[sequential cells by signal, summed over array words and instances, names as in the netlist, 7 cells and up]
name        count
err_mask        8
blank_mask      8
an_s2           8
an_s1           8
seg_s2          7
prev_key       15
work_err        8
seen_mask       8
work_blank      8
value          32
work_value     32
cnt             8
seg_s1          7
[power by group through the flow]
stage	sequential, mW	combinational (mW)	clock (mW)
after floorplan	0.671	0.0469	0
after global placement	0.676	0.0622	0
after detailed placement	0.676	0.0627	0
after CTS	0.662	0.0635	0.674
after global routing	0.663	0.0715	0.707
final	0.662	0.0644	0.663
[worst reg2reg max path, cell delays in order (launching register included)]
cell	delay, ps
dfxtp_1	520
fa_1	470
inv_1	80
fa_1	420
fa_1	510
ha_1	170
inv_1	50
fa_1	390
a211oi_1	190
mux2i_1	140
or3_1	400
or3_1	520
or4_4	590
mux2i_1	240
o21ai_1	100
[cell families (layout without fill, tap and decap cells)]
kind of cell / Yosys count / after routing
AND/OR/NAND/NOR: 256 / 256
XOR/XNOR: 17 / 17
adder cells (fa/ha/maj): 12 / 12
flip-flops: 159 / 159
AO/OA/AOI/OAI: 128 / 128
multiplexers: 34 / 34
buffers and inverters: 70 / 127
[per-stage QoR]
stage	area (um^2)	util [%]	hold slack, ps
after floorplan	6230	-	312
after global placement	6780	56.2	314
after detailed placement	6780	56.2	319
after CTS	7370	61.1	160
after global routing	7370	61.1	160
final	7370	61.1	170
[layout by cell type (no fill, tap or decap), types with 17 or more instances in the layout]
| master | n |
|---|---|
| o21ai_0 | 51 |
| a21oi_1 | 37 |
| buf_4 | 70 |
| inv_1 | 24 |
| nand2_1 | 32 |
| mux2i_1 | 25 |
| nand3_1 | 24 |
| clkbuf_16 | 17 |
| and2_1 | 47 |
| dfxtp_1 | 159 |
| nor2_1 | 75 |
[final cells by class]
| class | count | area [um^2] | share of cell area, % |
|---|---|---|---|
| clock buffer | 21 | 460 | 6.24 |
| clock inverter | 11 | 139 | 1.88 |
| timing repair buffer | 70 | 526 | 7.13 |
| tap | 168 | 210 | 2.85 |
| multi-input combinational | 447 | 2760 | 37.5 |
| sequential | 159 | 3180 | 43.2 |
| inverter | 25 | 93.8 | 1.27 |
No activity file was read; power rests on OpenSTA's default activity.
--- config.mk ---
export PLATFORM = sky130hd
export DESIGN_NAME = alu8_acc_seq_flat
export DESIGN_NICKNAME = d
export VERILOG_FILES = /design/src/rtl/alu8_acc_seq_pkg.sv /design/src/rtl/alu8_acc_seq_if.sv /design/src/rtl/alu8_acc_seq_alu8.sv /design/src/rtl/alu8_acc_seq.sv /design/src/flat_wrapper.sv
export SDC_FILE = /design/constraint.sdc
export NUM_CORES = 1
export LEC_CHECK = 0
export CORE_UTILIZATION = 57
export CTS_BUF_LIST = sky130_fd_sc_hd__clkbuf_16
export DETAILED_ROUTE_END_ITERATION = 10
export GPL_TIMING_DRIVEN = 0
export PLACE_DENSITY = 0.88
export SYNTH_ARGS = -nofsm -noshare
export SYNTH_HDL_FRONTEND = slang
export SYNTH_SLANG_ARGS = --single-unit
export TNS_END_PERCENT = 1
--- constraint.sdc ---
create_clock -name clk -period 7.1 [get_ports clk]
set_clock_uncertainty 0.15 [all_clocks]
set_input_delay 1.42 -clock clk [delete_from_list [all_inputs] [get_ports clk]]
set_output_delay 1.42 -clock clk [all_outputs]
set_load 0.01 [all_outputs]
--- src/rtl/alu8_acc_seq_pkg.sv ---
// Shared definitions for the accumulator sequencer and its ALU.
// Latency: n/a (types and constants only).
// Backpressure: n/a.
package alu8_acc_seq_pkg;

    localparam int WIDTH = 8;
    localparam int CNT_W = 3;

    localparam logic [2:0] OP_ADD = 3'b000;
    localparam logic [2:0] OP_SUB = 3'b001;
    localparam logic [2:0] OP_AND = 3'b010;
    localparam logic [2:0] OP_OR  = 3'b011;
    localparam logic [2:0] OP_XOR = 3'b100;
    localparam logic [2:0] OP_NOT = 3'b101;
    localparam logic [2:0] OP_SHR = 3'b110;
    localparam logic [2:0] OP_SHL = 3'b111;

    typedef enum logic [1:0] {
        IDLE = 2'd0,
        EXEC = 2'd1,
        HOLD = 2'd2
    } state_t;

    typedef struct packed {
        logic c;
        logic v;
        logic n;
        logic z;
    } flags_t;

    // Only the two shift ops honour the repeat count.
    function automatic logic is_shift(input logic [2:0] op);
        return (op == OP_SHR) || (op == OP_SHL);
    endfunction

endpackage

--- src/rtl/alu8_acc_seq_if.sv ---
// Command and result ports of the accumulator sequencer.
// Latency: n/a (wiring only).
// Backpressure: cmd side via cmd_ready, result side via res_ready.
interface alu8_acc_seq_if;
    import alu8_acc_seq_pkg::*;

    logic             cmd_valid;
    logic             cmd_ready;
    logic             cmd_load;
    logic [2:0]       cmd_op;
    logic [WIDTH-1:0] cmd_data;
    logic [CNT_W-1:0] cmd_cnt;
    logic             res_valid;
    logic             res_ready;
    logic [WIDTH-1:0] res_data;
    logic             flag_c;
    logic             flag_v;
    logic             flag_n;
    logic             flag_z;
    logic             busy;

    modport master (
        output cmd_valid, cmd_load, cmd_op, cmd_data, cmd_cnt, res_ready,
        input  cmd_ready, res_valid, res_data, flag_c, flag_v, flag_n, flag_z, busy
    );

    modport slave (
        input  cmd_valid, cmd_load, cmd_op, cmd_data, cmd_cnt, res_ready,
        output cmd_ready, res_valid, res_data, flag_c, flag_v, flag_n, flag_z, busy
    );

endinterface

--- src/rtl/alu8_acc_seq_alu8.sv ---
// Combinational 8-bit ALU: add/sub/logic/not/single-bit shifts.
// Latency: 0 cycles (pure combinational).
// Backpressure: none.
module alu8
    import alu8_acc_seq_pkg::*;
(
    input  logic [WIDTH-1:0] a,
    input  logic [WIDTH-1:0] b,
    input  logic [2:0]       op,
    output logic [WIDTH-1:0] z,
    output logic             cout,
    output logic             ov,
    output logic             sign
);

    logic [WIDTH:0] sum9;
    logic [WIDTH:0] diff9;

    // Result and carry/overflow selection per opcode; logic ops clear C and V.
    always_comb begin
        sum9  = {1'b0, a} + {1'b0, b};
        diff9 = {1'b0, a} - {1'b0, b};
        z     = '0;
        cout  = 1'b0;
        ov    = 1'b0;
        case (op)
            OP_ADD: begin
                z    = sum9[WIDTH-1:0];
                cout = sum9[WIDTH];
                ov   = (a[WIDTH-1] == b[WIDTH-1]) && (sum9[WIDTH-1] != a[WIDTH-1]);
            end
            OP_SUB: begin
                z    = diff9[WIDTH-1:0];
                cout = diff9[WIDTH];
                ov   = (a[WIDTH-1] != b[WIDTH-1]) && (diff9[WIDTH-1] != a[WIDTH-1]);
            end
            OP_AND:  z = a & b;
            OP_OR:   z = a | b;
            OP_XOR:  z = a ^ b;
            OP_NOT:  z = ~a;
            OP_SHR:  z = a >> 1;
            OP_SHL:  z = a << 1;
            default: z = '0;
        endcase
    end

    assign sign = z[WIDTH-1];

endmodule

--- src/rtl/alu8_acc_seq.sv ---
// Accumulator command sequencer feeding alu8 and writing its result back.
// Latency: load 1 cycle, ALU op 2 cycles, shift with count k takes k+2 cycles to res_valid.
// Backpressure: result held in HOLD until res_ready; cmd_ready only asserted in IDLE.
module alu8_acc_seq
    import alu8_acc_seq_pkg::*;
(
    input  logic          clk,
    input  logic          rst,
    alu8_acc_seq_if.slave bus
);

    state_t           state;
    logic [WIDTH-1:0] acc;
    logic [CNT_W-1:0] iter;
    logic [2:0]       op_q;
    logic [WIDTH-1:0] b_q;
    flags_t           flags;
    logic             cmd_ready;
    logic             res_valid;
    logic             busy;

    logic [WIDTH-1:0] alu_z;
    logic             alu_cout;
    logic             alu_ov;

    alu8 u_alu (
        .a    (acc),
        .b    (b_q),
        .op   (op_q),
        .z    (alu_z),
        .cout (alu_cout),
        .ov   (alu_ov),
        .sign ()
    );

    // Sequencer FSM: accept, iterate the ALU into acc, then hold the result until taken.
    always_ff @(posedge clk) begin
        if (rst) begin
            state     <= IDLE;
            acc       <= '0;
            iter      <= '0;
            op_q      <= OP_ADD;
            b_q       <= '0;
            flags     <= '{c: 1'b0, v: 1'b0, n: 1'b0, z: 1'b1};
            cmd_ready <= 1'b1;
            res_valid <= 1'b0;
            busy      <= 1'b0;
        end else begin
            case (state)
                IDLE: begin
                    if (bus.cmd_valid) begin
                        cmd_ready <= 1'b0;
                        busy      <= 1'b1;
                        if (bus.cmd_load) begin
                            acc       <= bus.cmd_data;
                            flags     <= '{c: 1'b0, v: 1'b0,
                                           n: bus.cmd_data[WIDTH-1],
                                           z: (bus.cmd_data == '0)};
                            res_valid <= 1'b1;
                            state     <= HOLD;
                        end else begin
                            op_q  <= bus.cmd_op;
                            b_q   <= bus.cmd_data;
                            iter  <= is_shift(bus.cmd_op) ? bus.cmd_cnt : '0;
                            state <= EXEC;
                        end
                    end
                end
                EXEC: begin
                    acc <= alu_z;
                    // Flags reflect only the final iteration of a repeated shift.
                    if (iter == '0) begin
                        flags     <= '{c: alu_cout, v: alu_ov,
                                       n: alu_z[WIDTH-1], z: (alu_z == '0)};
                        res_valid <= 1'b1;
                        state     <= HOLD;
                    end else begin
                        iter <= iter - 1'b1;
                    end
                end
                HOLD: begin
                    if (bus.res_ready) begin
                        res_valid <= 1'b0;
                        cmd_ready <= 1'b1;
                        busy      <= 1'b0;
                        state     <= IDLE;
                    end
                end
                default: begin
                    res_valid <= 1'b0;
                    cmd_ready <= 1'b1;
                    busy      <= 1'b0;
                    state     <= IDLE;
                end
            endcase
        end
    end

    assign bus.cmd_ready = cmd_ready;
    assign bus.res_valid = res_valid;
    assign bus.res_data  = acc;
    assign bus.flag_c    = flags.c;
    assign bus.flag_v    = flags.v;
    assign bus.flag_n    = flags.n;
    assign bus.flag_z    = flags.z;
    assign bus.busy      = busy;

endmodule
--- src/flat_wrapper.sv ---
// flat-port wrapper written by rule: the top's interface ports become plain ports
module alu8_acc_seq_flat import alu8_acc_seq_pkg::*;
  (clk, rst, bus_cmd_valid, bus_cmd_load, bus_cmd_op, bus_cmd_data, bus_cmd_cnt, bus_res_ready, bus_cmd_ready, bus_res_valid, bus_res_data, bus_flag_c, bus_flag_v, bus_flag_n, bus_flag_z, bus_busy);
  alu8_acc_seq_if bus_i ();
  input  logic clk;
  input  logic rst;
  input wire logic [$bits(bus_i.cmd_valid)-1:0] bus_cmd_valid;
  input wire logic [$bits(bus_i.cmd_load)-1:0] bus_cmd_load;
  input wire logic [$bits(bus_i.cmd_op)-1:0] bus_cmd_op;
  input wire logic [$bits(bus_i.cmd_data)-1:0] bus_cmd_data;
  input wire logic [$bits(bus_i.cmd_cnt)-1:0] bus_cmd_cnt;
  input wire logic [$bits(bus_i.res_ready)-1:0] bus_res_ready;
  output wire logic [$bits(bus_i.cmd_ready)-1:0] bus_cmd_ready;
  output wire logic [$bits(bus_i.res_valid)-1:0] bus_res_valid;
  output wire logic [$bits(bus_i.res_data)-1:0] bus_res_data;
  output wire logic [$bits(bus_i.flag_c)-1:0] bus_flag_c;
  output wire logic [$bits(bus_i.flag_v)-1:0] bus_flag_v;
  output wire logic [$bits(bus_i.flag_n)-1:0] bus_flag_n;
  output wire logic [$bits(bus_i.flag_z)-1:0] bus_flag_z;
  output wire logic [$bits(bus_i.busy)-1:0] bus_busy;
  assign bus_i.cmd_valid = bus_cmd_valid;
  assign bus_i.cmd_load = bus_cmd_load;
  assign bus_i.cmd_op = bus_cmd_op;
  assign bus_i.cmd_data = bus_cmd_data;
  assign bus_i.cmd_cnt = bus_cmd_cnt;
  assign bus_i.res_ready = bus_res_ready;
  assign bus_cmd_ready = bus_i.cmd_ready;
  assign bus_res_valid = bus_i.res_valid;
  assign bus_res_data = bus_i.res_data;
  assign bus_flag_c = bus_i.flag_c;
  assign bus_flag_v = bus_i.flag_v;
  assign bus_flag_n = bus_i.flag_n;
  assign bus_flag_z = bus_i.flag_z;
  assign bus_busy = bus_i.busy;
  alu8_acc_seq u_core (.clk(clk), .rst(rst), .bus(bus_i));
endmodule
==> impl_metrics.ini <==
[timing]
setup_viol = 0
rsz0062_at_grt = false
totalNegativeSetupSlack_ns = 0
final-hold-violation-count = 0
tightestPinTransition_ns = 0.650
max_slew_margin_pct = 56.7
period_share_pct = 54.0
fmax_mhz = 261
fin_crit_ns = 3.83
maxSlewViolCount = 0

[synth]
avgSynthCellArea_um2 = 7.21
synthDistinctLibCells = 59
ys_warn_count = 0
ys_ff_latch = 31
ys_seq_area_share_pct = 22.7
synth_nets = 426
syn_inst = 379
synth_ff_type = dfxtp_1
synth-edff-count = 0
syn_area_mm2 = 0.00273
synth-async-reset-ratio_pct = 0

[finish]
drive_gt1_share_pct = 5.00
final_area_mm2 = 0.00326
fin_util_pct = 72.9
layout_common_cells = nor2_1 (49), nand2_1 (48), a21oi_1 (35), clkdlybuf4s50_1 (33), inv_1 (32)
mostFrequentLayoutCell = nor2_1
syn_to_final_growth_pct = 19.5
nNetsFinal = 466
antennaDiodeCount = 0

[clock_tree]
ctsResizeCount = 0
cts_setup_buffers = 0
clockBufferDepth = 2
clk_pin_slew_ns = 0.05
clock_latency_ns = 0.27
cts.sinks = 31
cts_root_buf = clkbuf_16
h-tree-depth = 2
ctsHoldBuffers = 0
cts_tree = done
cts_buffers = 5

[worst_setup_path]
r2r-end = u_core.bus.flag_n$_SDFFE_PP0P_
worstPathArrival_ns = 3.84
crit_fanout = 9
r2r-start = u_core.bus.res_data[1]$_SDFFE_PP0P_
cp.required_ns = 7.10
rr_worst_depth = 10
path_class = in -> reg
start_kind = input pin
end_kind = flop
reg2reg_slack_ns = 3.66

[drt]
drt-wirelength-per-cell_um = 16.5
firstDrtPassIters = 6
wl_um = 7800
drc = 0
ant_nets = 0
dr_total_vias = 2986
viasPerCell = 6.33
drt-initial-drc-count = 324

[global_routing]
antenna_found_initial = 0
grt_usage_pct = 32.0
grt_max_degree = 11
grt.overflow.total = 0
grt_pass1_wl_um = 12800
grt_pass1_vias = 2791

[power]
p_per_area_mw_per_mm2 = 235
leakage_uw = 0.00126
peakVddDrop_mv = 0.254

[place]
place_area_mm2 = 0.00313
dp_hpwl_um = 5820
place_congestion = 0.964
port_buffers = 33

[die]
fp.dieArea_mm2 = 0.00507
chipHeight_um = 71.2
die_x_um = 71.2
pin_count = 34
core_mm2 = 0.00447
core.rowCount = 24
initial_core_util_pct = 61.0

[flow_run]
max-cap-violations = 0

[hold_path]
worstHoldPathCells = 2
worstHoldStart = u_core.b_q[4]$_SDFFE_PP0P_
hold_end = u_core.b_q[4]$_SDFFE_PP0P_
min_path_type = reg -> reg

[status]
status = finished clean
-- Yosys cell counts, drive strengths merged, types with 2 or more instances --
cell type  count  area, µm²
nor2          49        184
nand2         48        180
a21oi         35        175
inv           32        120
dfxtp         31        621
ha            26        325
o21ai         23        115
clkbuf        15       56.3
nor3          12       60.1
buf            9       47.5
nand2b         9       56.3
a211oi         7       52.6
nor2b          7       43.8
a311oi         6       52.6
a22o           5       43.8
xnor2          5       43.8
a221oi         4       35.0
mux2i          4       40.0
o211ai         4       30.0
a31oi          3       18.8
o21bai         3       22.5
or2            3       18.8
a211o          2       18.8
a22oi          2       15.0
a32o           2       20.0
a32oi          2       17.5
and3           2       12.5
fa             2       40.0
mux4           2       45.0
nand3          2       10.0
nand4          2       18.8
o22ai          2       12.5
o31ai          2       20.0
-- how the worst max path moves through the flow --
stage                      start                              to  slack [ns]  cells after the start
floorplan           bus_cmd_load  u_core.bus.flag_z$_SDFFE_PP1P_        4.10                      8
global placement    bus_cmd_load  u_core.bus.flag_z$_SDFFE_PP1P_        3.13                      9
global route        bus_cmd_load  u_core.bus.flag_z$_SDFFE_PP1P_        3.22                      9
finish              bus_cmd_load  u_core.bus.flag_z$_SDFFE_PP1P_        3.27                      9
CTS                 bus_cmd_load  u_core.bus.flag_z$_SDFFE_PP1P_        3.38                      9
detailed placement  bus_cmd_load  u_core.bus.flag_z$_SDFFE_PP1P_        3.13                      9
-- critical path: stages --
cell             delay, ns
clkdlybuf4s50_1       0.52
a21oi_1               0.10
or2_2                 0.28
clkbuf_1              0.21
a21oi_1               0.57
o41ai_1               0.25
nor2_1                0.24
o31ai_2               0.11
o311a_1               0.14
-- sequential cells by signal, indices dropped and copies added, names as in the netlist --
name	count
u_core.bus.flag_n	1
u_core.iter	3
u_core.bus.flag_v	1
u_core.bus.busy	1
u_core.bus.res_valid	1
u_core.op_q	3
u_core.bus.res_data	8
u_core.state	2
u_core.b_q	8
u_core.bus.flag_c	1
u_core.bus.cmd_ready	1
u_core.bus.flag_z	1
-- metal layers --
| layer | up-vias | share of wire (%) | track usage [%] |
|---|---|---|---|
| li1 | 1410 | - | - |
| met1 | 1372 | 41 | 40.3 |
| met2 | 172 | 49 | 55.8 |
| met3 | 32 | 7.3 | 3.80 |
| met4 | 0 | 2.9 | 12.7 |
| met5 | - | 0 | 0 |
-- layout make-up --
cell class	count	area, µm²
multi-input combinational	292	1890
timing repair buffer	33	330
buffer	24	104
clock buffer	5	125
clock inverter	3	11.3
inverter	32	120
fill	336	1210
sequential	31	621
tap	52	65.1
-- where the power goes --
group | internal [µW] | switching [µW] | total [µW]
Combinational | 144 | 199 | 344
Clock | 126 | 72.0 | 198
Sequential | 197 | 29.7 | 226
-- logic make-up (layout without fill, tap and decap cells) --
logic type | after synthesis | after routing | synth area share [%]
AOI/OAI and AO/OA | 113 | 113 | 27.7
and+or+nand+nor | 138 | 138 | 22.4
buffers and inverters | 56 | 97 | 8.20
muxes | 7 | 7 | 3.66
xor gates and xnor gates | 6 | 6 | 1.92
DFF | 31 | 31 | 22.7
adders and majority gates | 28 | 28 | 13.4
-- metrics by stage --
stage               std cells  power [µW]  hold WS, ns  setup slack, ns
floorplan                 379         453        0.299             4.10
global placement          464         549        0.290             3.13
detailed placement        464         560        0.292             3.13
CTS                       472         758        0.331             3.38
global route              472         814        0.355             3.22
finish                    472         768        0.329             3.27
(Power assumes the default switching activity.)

Prompt -
Beginning with the line containing "[per-stage QoR]" in the material above, copy every line exactly until you have copied the line containing "93.8 | 1.27 |".

Result for this task -
[per-stage QoR]
stage	area (um^2)	util [%]	hold slack, ps
after floorplan	6230	-	312
after global placement	6780	56.2	314
after detailed placement	6780	56.2	319
after CTS	7370	61.1	160
after global routing	7370	61.1	160
final	7370	61.1	170
[layout by cell type (no fill, tap or decap), types with 17 or more instances in the layout]
| master | n |
|---|---|
| o21ai_0 | 51 |
| a21oi_1 | 37 |
| buf_4 | 70 |
| inv_1 | 24 |
| nand2_1 | 32 |
| mux2i_1 | 25 |
| nand3_1 | 24 |
| clkbuf_16 | 17 |
| and2_1 | 47 |
| dfxtp_1 | 159 |
| nor2_1 | 75 |
[final cells by class]
| class | count | area [um^2] | share of cell area, % |
|---|---|---|---|
| clock buffer | 21 | 460 | 6.24 |
| clock inverter | 11 | 139 | 1.88 |
| timing repair buffer | 70 | 526 | 7.13 |
| tap | 168 | 210 | 2.85 |
| multi-input combinational | 447 | 2760 | 37.5 |
| sequential | 159 | 3180 | 43.2 |
| inverter | 25 | 93.8 | 1.27 |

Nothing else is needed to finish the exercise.